> [Instructions to follow]: Search for the word "raddr" in the entries. Each line that holds it should be copied.
##############################
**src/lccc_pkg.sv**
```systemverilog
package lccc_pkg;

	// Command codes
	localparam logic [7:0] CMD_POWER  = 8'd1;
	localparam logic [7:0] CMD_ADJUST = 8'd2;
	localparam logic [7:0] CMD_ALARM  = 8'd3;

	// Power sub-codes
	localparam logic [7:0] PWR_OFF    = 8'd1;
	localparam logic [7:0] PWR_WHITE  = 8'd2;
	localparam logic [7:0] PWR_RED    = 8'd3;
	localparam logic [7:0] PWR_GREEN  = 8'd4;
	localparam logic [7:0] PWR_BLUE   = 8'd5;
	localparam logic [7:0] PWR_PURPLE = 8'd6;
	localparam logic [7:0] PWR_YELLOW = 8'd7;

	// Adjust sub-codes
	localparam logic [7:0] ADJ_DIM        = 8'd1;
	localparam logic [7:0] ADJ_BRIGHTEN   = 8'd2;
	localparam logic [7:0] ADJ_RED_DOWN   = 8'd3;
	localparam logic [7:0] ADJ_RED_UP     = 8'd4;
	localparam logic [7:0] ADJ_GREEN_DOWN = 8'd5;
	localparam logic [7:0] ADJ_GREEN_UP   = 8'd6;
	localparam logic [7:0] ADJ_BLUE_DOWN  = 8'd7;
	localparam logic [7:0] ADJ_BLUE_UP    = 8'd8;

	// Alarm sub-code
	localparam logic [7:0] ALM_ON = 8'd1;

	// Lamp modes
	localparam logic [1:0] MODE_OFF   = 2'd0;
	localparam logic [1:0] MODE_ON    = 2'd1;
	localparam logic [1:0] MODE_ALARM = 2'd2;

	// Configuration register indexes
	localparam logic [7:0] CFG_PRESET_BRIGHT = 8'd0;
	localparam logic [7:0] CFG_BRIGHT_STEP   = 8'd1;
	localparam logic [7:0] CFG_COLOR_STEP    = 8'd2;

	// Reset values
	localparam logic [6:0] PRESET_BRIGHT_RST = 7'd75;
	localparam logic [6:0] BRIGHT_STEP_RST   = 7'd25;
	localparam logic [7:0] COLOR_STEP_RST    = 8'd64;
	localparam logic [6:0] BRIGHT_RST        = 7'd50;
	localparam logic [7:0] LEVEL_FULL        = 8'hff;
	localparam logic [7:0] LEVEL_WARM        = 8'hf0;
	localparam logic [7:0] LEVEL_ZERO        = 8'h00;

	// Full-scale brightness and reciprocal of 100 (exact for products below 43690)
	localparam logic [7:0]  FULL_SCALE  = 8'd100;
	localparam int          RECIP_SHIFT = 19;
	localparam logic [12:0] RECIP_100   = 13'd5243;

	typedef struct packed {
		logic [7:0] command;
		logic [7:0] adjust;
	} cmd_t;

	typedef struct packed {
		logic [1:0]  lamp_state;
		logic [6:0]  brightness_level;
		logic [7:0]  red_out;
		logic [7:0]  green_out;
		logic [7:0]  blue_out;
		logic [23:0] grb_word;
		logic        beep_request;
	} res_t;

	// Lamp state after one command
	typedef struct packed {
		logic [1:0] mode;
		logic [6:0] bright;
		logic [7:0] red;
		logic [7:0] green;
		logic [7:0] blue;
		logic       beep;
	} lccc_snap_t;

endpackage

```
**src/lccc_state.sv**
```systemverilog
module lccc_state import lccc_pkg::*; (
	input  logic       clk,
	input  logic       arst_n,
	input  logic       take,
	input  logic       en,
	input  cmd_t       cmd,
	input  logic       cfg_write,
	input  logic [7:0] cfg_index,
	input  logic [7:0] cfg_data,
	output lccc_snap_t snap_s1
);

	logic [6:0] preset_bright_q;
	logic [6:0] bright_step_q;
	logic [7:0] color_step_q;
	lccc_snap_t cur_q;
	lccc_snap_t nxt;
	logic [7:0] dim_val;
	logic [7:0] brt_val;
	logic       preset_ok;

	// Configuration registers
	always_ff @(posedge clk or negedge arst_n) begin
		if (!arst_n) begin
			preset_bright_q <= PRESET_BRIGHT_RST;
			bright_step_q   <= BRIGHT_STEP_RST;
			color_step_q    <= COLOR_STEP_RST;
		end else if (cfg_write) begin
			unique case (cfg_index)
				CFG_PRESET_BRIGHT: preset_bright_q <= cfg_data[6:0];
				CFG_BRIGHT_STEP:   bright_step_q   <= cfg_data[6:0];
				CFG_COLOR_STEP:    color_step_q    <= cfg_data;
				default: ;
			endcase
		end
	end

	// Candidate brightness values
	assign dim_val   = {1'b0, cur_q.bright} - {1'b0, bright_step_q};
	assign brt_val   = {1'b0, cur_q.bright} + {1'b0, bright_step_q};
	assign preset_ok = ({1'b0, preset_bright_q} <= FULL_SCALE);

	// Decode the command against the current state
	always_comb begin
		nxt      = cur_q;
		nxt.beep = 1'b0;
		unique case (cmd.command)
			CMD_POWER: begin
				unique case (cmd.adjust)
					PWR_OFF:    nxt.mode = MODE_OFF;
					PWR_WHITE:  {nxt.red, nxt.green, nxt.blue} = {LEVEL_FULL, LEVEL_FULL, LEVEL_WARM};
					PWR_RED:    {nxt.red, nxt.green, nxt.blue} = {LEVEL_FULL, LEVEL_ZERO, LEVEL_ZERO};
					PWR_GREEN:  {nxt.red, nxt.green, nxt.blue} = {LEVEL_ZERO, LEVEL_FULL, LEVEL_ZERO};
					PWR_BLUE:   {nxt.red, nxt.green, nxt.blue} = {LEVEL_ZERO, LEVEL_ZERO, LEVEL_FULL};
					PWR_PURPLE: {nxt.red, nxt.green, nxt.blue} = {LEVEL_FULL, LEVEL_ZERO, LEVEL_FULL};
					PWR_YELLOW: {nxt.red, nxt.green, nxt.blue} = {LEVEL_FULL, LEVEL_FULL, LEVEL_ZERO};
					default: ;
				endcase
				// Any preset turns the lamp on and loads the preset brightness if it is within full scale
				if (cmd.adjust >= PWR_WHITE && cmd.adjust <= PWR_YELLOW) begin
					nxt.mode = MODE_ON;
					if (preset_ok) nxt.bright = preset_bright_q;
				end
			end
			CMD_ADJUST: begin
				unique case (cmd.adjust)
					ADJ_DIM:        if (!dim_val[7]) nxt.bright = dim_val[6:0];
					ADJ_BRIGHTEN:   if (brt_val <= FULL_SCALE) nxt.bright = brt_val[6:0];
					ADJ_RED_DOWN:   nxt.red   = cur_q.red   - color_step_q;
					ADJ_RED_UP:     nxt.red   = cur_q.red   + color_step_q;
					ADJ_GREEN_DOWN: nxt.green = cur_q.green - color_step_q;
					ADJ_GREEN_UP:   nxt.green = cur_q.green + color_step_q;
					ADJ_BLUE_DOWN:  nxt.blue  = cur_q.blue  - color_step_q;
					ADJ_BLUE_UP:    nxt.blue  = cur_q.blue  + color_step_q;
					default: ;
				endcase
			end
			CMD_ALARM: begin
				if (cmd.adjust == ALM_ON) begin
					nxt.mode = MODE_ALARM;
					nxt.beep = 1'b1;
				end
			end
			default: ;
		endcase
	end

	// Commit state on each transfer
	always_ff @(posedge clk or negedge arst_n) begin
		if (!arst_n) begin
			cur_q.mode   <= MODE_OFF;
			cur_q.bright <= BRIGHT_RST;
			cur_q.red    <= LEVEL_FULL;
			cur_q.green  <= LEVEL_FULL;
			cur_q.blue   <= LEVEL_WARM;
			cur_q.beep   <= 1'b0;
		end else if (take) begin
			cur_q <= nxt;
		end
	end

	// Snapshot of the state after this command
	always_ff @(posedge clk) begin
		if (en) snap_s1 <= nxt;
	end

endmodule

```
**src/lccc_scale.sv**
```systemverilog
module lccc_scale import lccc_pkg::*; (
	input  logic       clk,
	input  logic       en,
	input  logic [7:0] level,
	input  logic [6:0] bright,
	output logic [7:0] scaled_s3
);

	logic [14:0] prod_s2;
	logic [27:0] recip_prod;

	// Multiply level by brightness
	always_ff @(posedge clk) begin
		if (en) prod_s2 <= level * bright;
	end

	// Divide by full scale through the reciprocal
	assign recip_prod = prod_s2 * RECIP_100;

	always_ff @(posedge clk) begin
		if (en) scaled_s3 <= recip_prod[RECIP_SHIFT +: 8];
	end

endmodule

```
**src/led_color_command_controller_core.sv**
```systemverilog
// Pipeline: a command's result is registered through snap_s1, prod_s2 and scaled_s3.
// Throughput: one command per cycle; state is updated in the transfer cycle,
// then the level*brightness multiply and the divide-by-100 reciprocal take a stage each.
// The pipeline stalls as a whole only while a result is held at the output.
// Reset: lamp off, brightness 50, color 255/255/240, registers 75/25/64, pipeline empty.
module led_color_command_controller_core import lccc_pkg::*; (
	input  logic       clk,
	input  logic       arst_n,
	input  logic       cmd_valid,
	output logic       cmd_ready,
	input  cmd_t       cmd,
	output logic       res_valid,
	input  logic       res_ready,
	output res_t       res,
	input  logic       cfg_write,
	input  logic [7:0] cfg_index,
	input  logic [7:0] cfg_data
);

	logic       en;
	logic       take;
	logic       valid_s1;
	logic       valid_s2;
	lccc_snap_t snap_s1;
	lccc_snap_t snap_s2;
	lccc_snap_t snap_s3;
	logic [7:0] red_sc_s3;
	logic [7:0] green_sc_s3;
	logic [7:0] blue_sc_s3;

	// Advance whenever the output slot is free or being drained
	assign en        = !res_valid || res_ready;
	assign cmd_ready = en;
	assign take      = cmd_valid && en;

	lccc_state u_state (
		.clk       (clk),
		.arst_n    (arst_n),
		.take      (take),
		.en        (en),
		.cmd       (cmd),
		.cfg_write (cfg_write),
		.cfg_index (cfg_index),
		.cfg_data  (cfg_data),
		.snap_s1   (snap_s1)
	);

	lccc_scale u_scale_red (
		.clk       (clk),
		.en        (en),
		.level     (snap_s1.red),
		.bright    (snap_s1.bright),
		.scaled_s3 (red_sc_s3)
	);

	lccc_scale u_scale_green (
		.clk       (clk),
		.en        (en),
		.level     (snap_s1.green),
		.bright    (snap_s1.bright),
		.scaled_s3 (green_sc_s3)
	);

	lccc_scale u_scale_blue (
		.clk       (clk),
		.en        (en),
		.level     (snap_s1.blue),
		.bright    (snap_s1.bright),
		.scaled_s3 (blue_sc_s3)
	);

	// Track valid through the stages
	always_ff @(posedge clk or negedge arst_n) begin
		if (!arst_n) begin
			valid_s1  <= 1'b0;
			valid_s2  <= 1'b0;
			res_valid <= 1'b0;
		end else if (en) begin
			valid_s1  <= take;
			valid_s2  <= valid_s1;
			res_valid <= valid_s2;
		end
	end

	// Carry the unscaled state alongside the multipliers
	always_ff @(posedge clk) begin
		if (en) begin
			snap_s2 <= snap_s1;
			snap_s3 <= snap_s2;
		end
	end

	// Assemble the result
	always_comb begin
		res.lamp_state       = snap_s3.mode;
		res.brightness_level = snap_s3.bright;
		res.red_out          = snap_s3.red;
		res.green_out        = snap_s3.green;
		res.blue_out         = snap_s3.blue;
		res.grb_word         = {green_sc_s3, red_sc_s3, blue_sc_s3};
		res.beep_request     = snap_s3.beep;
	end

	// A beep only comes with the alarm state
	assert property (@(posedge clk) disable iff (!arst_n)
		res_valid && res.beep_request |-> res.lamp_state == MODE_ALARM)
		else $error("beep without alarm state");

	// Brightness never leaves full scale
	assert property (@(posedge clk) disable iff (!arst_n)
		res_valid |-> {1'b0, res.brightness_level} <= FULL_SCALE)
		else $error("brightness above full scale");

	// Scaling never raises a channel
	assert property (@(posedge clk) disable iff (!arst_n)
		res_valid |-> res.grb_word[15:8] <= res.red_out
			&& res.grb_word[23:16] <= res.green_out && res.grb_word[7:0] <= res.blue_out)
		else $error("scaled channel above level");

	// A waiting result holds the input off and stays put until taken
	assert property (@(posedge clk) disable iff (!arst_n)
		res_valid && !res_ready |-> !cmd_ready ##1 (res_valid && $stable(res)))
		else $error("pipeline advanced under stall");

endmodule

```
##############################
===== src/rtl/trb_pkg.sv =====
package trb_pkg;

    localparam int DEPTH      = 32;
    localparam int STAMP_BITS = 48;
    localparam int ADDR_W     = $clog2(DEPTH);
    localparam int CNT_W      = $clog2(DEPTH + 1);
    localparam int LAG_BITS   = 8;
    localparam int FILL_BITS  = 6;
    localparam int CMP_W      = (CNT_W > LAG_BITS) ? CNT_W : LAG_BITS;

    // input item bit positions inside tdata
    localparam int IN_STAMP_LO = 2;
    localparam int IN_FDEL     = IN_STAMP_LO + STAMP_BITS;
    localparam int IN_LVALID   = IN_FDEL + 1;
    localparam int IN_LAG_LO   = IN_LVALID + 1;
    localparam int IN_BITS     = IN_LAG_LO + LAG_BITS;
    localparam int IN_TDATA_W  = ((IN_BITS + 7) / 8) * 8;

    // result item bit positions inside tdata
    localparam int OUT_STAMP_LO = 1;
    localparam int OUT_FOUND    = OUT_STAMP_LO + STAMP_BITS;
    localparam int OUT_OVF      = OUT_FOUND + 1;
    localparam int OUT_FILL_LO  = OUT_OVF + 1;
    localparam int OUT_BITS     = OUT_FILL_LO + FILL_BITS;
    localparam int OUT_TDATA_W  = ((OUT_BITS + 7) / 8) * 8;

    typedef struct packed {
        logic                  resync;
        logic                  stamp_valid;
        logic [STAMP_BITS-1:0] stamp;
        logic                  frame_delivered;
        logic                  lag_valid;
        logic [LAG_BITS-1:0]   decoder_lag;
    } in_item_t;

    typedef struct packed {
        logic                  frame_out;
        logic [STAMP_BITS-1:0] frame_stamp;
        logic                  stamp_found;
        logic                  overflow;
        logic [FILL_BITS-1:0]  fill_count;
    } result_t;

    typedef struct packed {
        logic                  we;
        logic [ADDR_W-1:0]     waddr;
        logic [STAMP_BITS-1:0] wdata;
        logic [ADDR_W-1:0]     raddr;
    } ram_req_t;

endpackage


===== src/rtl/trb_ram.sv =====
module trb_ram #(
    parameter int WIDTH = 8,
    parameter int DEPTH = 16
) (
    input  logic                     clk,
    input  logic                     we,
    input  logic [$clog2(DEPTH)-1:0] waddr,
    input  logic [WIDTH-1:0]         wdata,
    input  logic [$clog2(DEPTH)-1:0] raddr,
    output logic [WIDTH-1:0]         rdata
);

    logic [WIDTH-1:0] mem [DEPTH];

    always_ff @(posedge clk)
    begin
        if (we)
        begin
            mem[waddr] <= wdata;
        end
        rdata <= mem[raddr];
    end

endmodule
##############################
> [Exercise response]:
        logic [ADDR_W-1:0]     raddr;
    input  logic [$clog2(DEPTH)-1:0] raddr,
        rdata <= mem[raddr];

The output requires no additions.